EXTRACTED MATERIAL
This is an optimization exercise on Yosys and OpenROAD, whose aim is small area and a short achievable clock period, not a production implementation.
RTL that was checked went through simulation tests only; none was proved equivalent to the original.

==> inputs of build 11 <==
// matrix_convol
module matrix_convol #(parameter m=9, f=3) (clk, rst, a, b, stride, out, done);
clock: 11.0 ns
lec_check: 0
cap_margin: 20
core_margin: 2
core_utilization: 40
cts_buf_list: sky130_fd_sc_hd__clkbuf_8
cts_cluster_diameter: 60
cts_cluster_size: 18
slew_margin: 20
standard.sh (not shown) runs the stock make flow with config.mk's settings and CLKGATE_MAP_FILE= SYNTH_SCRIPT=/design/flow/synth_recipe.tcl, a recipe that flattens the netlist after the stock synthesis.
==> flow/flow/run.sh <==
#!/bin/bash
# The standard layout (the standard.sh, every step unchanged), with the
# ports buffered by a plain buffer (buf_4) and a clock tree without dummy
# loads, with clkbuf_16 at its root and upper level and clkbuf_8 at its leaves.
set -euo pipefail
export BUFFER_PORTS_ARGS="-buffer_cell sky130_fd_sc_hd__buf_4"
export CTS_ARGS="-sink_clustering_enable -repair_clock_nets -sink_clustering_size 18 -sink_clustering_max_diameter 60 -buf_list sky130_fd_sc_hd__clkbuf_8 -root_buf sky130_fd_sc_hd__clkbuf_16 -dont_use_dummy_load"
bash standard.sh > standard.log 2>&1
==> inputs of build 85, as changes to build 11 <==
--- a/flow/design.v
+++ b/flow/design.v
@@ -4,12 +4,13 @@
 input [7:0] a, b;
 input [3:0] stride;
 output reg [15:0] out;
 output reg done;
 localparam [1:0] S_IDLE = 2'd0, S_LOAD = 2'd1, S_MAC = 2'd2, S_STEP = 2'd3;
 reg [1:0] state;
+reg [3:0] lr;       
 reg [3:0] lc;       
 reg [2:0] cc, cr;   
 reg       ov;       
 reg [3:0] strd;     
 reg       upd;      
 reg [647:0] xq;     
@@ -25,20 +26,20 @@
 wire last_e  = (lc == 4'd8);
 integer R, j;
 always @(posedge clk) begin
     for (R = 0; R < 9; R = R + 1) begin
         for (j = 1; j < 9; j = j + 1)
             xq[(9*R+j)*8 +: 8] <= xq[(9*R+j-1)*8 +: 8];
-        if (ld_st && rs[R])
+        if (ld_st && lr == R)
             xq[(9*R)*8 +: 8] <= ~a;
         else
             xq[(9*R)*8 +: 8] <= xq[(9*R+8)*8 +: 8];
     end
     for (j = 1; j < 9; j = j + 1)
         hq[j*8 +: 8] <= hq[(j-1)*8 +: 8];
-    if (ld_st && rs[0])
+    if (ld_st && lr == 4'd0)
         hq[7:0] <= ~b;
     else
         hq[7:0] <= hq[71:64];
 end
 reg [7:0] xt, ht;
 always @(*) begin
@@ -187,17 +188,13 @@
     endcase
 end
 wire first = step_st && lc == 4'd0;           
 wire clr   = step_st && lc == 4'd1;           
 wire stop  = mac_st && lc == 4'd5;            
 always @(posedge clk) begin
-    if (state == S_IDLE)
-        rs <= 9'd1;
-    else if (ld_st) begin
-        if (last_e) rs <= rs << 1;
-    end else if (first) begin
+    if (first) begin
         rs <= rs_n; r <= r_n; c <= c_n;
     end else if (stop) begin
         rs <= 9'd0;
     end else if (c == 2'd2) begin
         c <= 2'd0;
         if (r == 2'd2) begin r <= 2'd0; rs <= rs >> 2; end
@@ -362,13 +359,13 @@
 end
 always @(posedge clk) begin
     if (rst)
         state <= S_IDLE;
     else case (state)
         S_IDLE: state <= S_LOAD;
-        S_LOAD: state <= (rs == 9'd0) ? S_MAC : S_LOAD;
+        S_LOAD: state <= (lr == 4'd9) ? S_MAC : S_LOAD;
         S_MAC:  state <= S_STEP;
         default: state <= (ov || (cc == 3'd6 && cr == 3'd6 && last_e)) ? S_IDLE : S_MAC;
     endcase
 end
 wire take = mac_st && last_e;
 wire keep = ld_st || (state[1] && !take);
@@ -382,18 +379,18 @@
     strd <= stride;
     upd  <= step_st && last_e;
 end
 always @(posedge clk) begin
     case (state)
         S_IDLE: begin
-            lc <= 4'd0;
+            lr <= 4'd0; lc <= 4'd0;
             cc <= 3'd0; cr <= 3'd0; ov <= 1'b0;
         end
         S_LOAD: begin
-            if (rs == 9'd0) lc <= 4'd0;
-            else if (last_e) lc <= 4'd0;
+            if (lr == 4'd9) lc <= 4'd0;
+            else if (last_e) begin lc <= 4'd0; lr <= lr + 4'd1; end
             else lc <= lc + 4'd1;
         end
         S_MAC: begin
             if (upd) begin
                 if (cc != 3'd6) begin
                     cc <= ccs[2:0];
==> flow/flow/run.sh (replaced) <==
#!/bin/bash
# The standard layout (the standard.sh, every step unchanged), with the
# ports buffered by a plain buffer (buf_4) and a clock tree without dummy
# loads, with clkbuf_16 at its root and upper level and clkbuf_8 at its leaves.
set -euo pipefail
export BUFFER_PORTS_ARGS="-buffer_cell sky130_fd_sc_hd__buf_4"
export CTS_ARGS="-sink_clustering_enable -repair_clock_nets -sink_clustering_size 20 -sink_clustering_max_diameter 60 -buf_list sky130_fd_sc_hd__clkbuf_8 -root_buf sky130_fd_sc_hd__clkbuf_16 -dont_use_dummy_load"
bash standard.sh > standard.log 2>&1
- CORE_UTILIZATION: 40 -> 60
- CTS_CLUSTER_SIZE: 18 -> 20
==> inputs of build 28, as changes to build 11 <==
--- a/flow/design.v
+++ b/flow/design.v
@@ -4,12 +4,13 @@
 input [7:0] a, b;
 input [3:0] stride;
 output reg [15:0] out;
 output reg done;
 localparam [1:0] S_IDLE = 2'd0, S_LOAD = 2'd1, S_MAC = 2'd2, S_STEP = 2'd3;
 reg [1:0] state;
+reg [3:0] lr;       
 reg [3:0] lc;       
 reg [2:0] cc, cr;   
 reg       ov;       
 reg [3:0] strd;     
 reg       upd;      
 reg [647:0] xq;     
@@ -25,27 +26,27 @@
 wire last_e  = (lc == 4'd8);
 integer R, j;
 always @(posedge clk) begin
     for (R = 0; R < 9; R = R + 1) begin
         for (j = 1; j < 9; j = j + 1)
             xq[(9*R+j)*8 +: 8] <= xq[(9*R+j-1)*8 +: 8];
-        if (ld_st && rs[R])
-            xq[(9*R)*8 +: 8] <= ~a;
+        if (ld_st && lr == R)
+            xq[(9*R)*8 +: 8] <= a;
         else
             xq[(9*R)*8 +: 8] <= xq[(9*R+8)*8 +: 8];
     end
     for (j = 1; j < 9; j = j + 1)
         hq[j*8 +: 8] <= hq[(j-1)*8 +: 8];
-    if (ld_st && rs[0])
-        hq[7:0] <= ~b;
+    if (ld_st && lr == 4'd0)
+        hq[7:0] <= b;
     else
         hq[7:0] <= hq[71:64];
 end
 reg [7:0] xt, ht;
 always @(*) begin
-    xt = {8{~|rs}};
+    xt = 8'd0;
     ht = 8'd0;
     for (R = 0; R < 9; R = R + 1) begin
         xt = xt | ({8{rs[R]}} & xq[(9*R + (3*R)%9)*8 +: 8]);
         ht = ht | ({8{hs[R]}} & hq[R*8 +: 8]);
     end
 end
@@ -187,91 +188,87 @@
     endcase
 end
 wire first = step_st && lc == 4'd0;           
 wire clr   = step_st && lc == 4'd1;           
 wire stop  = mac_st && lc == 4'd5;            
 always @(posedge clk) begin
-    if (state == S_IDLE)
-        rs <= 9'd1;
-    else if (ld_st) begin
-        if (last_e) rs <= rs << 1;
-    end else if (first) begin
+    if (first) begin
         rs <= rs_n; r <= r_n; c <= c_n;
     end else if (stop) begin
         rs <= 9'd0;
     end else if (c == 2'd2) begin
         c <= 2'd0;
         if (r == 2'd2) begin r <= 2'd0; rs <= rs >> 2; end
         else begin r <= r + 2'd1; rs <= rs << 1; end
     end else
         c <= c + 2'd1;
 end
-wire m_pp0_0 = ~(xr[0] | hr[0]);
-wire m_pp0_1 = ~(xr[1] | hr[0]);
-wire m_pp0_2 = ~(xr[2] | hr[0]);
-wire m_pp0_3 = ~(xr[3] | hr[0]);
-wire m_pp0_4 = ~(xr[4] | hr[0]);
-wire m_pp0_5 = ~(xr[5] | hr[0]);
-wire m_pp0_6 = ~(xr[6] | hr[0]);
-wire m_pp0_7 = ~(xr[7] | hr[0]);
-wire m_pp1_0 = ~(xr[0] | hr[1]);
-wire m_pp1_1 = ~(xr[1] | hr[1]);
-wire m_pp1_2 = ~(xr[2] | hr[1]);
-wire m_pp1_3 = ~(xr[3] | hr[1]);
-wire m_pp1_4 = ~(xr[4] | hr[1]);
-wire m_pp1_5 = ~(xr[5] | hr[1]);
-wire m_pp1_6 = ~(xr[6] | hr[1]);
-wire m_pp1_7 = ~(xr[7] | hr[1]);
-wire m_pp2_0 = ~(xr[0] | hr[2]);
-wire m_pp2_1 = ~(xr[1] | hr[2]);
-wire m_pp2_2 = ~(xr[2] | hr[2]);
-wire m_pp2_3 = ~(xr[3] | hr[2]);
-wire m_pp2_4 = ~(xr[4] | hr[2]);
-wire m_pp2_5 = ~(xr[5] | hr[2]);
-wire m_pp2_6 = ~(xr[6] | hr[2]);
-wire m_pp2_7 = ~(xr[7] | hr[2]);
-wire m_pp3_0 = ~(xr[0] | hr[3]);
-wire m_pp3_1 = ~(xr[1] | hr[3]);
-wire m_pp3_2 = ~(xr[2] | hr[3]);
-wire m_pp3_3 = ~(xr[3] | hr[3]);
-wire m_pp3_4 = ~(xr[4] | hr[3]);
-wire m_pp3_5 = ~(xr[5] | hr[3]);
-wire m_pp3_6 = ~(xr[6] | hr[3]);
-wire m_pp3_7 = ~(xr[7] | hr[3]);
-wire m_pp4_0 = ~(xr[0] | hr[4]);
-wire m_pp4_1 = ~(xr[1] | hr[4]);
-wire m_pp4_2 = ~(xr[2] | hr[4]);
-wire m_pp4_3 = ~(xr[3] | hr[4]);
-wire m_pp4_4 = ~(xr[4] | hr[4]);
-wire m_pp4_5 = ~(xr[5] | hr[4]);
-wire m_pp4_6 = ~(xr[6] | hr[4]);
-wire m_pp4_7 = ~(xr[7] | hr[4]);
-wire m_pp5_0 = ~(xr[0] | hr[5]);
-wire m_pp5_1 = ~(xr[1] | hr[5]);
-wire m_pp5_2 = ~(xr[2] | hr[5]);
-wire m_pp5_3 = ~(xr[3] | hr[5]);
-wire m_pp5_4 = ~(xr[4] | hr[5]);
-wire m_pp5_5 = ~(xr[5] | hr[5]);
-wire m_pp5_6 = ~(xr[6] | hr[5]);
-wire m_pp5_7 = ~(xr[7] | hr[5]);
-wire m_pp6_0 = ~(xr[0] | hr[6]);
-wire m_pp6_1 = ~(xr[1] | hr[6]);
-wire m_pp6_2 = ~(xr[2] | hr[6]);
-wire m_pp6_3 = ~(xr[3] | hr[6]);
-wire m_pp6_4 = ~(xr[4] | hr[6]);
-wire m_pp6_5 = ~(xr[5] | hr[6]);
-wire m_pp6_6 = ~(xr[6] | hr[6]);
-wire m_pp6_7 = ~(xr[7] | hr[6]);
-wire m_pp7_0 = ~(xr[0] | hr[7]);
-wire m_pp7_1 = ~(xr[1] | hr[7]);
-wire m_pp7_2 = ~(xr[2] | hr[7]);
-wire m_pp7_3 = ~(xr[3] | hr[7]);
-wire m_pp7_4 = ~(xr[4] | hr[7]);
-wire m_pp7_5 = ~(xr[5] | hr[7]);
-wire m_pp7_6 = ~(xr[6] | hr[7]);
-wire m_pp7_7 = ~(xr[7] | hr[7]);
+wire m_pp0_0 = xr[0] & hr[0];
+wire m_pp0_1 = xr[1] & hr[0];
+wire m_pp0_2 = xr[2] & hr[0];
+wire m_pp0_3 = xr[3] & hr[0];
+wire m_pp0_4 = xr[4] & hr[0];
+wire m_pp0_5 = xr[5] & hr[0];
+wire m_pp0_6 = xr[6] & hr[0];
+wire m_pp0_7 = xr[7] & hr[0];
+wire m_pp1_0 = xr[0] & hr[1];
+wire m_pp1_1 = xr[1] & hr[1];
+wire m_pp1_2 = xr[2] & hr[1];
+wire m_pp1_3 = xr[3] & hr[1];
+wire m_pp1_4 = xr[4] & hr[1];
+wire m_pp1_5 = xr[5] & hr[1];
+wire m_pp1_6 = xr[6] & hr[1];
+wire m_pp1_7 = xr[7] & hr[1];
+wire m_pp2_0 = xr[0] & hr[2];
+wire m_pp2_1 = xr[1] & hr[2];
+wire m_pp2_2 = xr[2] & hr[2];
+wire m_pp2_3 = xr[3] & hr[2];
+wire m_pp2_4 = xr[4] & hr[2];
+wire m_pp2_5 = xr[5] & hr[2];
+wire m_pp2_6 = xr[6] & hr[2];
+wire m_pp2_7 = xr[7] & hr[2];
+wire m_pp3_0 = xr[0] & hr[3];
+wire m_pp3_1 = xr[1] & hr[3];
+wire m_pp3_2 = xr[2] & hr[3];
+wire m_pp3_3 = xr[3] & hr[3];
+wire m_pp3_4 = xr[4] & hr[3];
+wire m_pp3_5 = xr[5] & hr[3];
+wire m_pp3_6 = xr[6] & hr[3];
+wire m_pp3_7 = xr[7] & hr[3];
+wire m_pp4_0 = xr[0] & hr[4];
+wire m_pp4_1 = xr[1] & hr[4];
+wire m_pp4_2 = xr[2] & hr[4];
+wire m_pp4_3 = xr[3] & hr[4];
+wire m_pp4_4 = xr[4] & hr[4];
+wire m_pp4_5 = xr[5] & hr[4];
+wire m_pp4_6 = xr[6] & hr[4];
+wire m_pp4_7 = xr[7] & hr[4];
+wire m_pp5_0 = xr[0] & hr[5];
+wire m_pp5_1 = xr[1] & hr[5];
+wire m_pp5_2 = xr[2] & hr[5];
+wire m_pp5_3 = xr[3] & hr[5];
+wire m_pp5_4 = xr[4] & hr[5];
+wire m_pp5_5 = xr[5] & hr[5];
+wire m_pp5_6 = xr[6] & hr[5];
+wire m_pp5_7 = xr[7] & hr[5];
+wire m_pp6_0 = xr[0] & hr[6];
+wire m_pp6_1 = xr[1] & hr[6];
+wire m_pp6_2 = xr[2] & hr[6];
+wire m_pp6_3 = xr[3] & hr[6];
+wire m_pp6_4 = xr[4] & hr[6];
+wire m_pp6_5 = xr[5] & hr[6];
+wire m_pp6_6 = xr[6] & hr[6];
+wire m_pp6_7 = xr[7] & hr[6];
+wire m_pp7_0 = xr[0] & hr[7];
+wire m_pp7_1 = xr[1] & hr[7];
+wire m_pp7_2 = xr[2] & hr[7];
+wire m_pp7_3 = xr[3] & hr[7];
+wire m_pp7_4 = xr[4] & hr[7];
+wire m_pp7_5 = xr[5] & hr[7];
+wire m_pp7_6 = xr[6] & hr[7];
+wire m_pp7_7 = xr[7] & hr[7];
 wire m_s1 = m_pp0_6 ^ m_pp1_5;
 wire m_c2 = m_pp0_6 & m_pp1_5;
 wire m_s3 = m_pp0_7 ^ m_pp1_6 ^ m_pp2_5;
 wire m_c4 = (m_pp0_7 & m_pp1_6) | (m_pp0_7 & m_pp2_5) | (m_pp1_6 & m_pp2_5);
 wire m_s5 = m_pp3_4 ^ m_pp4_3;
 wire m_c6 = m_pp3_4 & m_pp4_3;
@@ -362,41 +359,38 @@
 end
 always @(posedge clk) begin
     if (rst)
         state <= S_IDLE;
     else case (state)
         S_IDLE: state <= S_LOAD;
-        S_LOAD: state <= (rs == 9'd0) ? S_MAC : S_LOAD;
+        S_LOAD: state <= (lr == 4'd9) ? S_MAC : S_LOAD;
         S_MAC:  state <= S_STEP;
         default: state <= (ov || (cc == 3'd6 && cr == 3'd6 && last_e)) ? S_IDLE : S_MAC;
     endcase
 end
-wire take = mac_st && last_e;
-wire keep = ld_st || (state[1] && !take);
-always @(posedge clk) begin
-    out  <= (acc & {16{take}}) | (out & {16{keep}});
-    done <= state[1] && last_e;
-end
 wire [4:0] ccs = cc + strd;
 wire [4:0] crs = cr + strd;
 always @(posedge clk) begin
     strd <= stride;
     upd  <= step_st && last_e;
 end
 always @(posedge clk) begin
     case (state)
         S_IDLE: begin
-            lc <= 4'd0;
+            lr <= 4'd0; lc <= 4'd0;
             cc <= 3'd0; cr <= 3'd0; ov <= 1'b0;
+            done <= 1'b0; out <= 16'd0;
         end
         S_LOAD: begin
-            if (rs == 9'd0) lc <= 4'd0;
-            else if (last_e) lc <= 4'd0;
+            if (lr == 4'd9) lc <= 4'd0;
+            else if (last_e) begin lc <= 4'd0; lr <= lr + 4'd1; end
             else lc <= lc + 4'd1;
         end
         S_MAC: begin
+            done <= last_e;
+            if (last_e) out <= acc;
             if (upd) begin
                 if (cc != 3'd6) begin
                     cc <= ccs[2:0];
                     ov <= ccs > 5'd6;
                 end else begin
                     cc <= 3'd0;
==> flow/flow/run.sh (replaced) <==
#!/bin/bash
# The standard layout (the standard.sh, every step unchanged), with the
# ports buffered by a plain buffer (buf_4) no dummy clock loads, and timing repair aimed at a 3.1 ns period.
set -euo pipefail
export BUFFER_PORTS_ARGS="-buffer_cell sky130_fd_sc_hd__buf_4"
export CTS_ARGS="-sink_clustering_enable -repair_clock_nets -sink_clustering_size 20 -sink_clustering_max_diameter 60 -buf_list sky130_fd_sc_hd__clkbuf_8 -dont_use_dummy_load"
export SETUP_SLACK_MARGIN=7.9
bash standard.sh > standard.log 2>&1
- CTS_CLUSTER_SIZE: 18 -> 20
==> notes <==
- Maximum frequency, lowest first: build 28, build 85, build 11.
- Cell count, highest first: build 11, build 28, build 85.
- Synthesized cell count: build 28 < build 85 < build 11.
- First-iteration DRC count: build 11 > build 85 > build 28.
The RTL of build 11 was laid out without a check of its function.

afterwards: timing with drivers on the ports:
In the flow no input, the clock included, has a driving cell. The finished layouts below were timed again as built, in two steps.
Step 1 (the two cells are an assumption about what drives the block):
set clk [get_ports {clk}]
set_driving_cell -lib_cell sky130_fd_sc_hd__clkbuf_16 $clk
set_driving_cell -lib_cell sky130_fd_sc_hd__buf_2 [delete_from_list [all_inputs] $clk]
Step 2, shift: input delay + t, output delay - t, t = (earliest + latest rising clock arrival at the registers) / 2. This alone moves slack from input paths to output paths.
a / b / c = ideal ports / drivers / drivers and shift; a / b = the first two.
run	t, ns	slack for setup (ns)	hold WS [ns]	clock arrival spread, ns	worst slew at a driven data input, ns
build 11	0.609	7.755 / 7.697 / 8.022	0.265 / 0.265 / 0.265	0.090 / 0.090	0.05
build 85	0.594	7.730 / 7.674 / 7.954	0.285 / 0.285 / 0.285	0.063 / 0.063	0.04
build 28	0.701	7.620 / 7.568 / 7.999	0.252 / 0.252 / 0.252	0.103 / 0.103	0.05
After both steps setup and hold are still met in every run listed.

EXERCISE DESCRIPTION
In the data above, which lines lie between the line with "xr[0] & hr[5];" and the line with "xr[0] & hr[6];", inclusive? Print those lines exactly and nothing else.

RESPONSE BOX
+wire m_pp5_0 = xr[0] & hr[5];
+wire m_pp5_1 = xr[1] & hr[5];
+wire m_pp5_2 = xr[2] & hr[5];
+wire m_pp5_3 = xr[3] & hr[5];
+wire m_pp5_4 = xr[4] & hr[5];
+wire m_pp5_5 = xr[5] & hr[5];
+wire m_pp5_6 = xr[6] & hr[5];
+wire m_pp5_7 = xr[7] & hr[5];
+wire m_pp6_0 = xr[0] & hr[6];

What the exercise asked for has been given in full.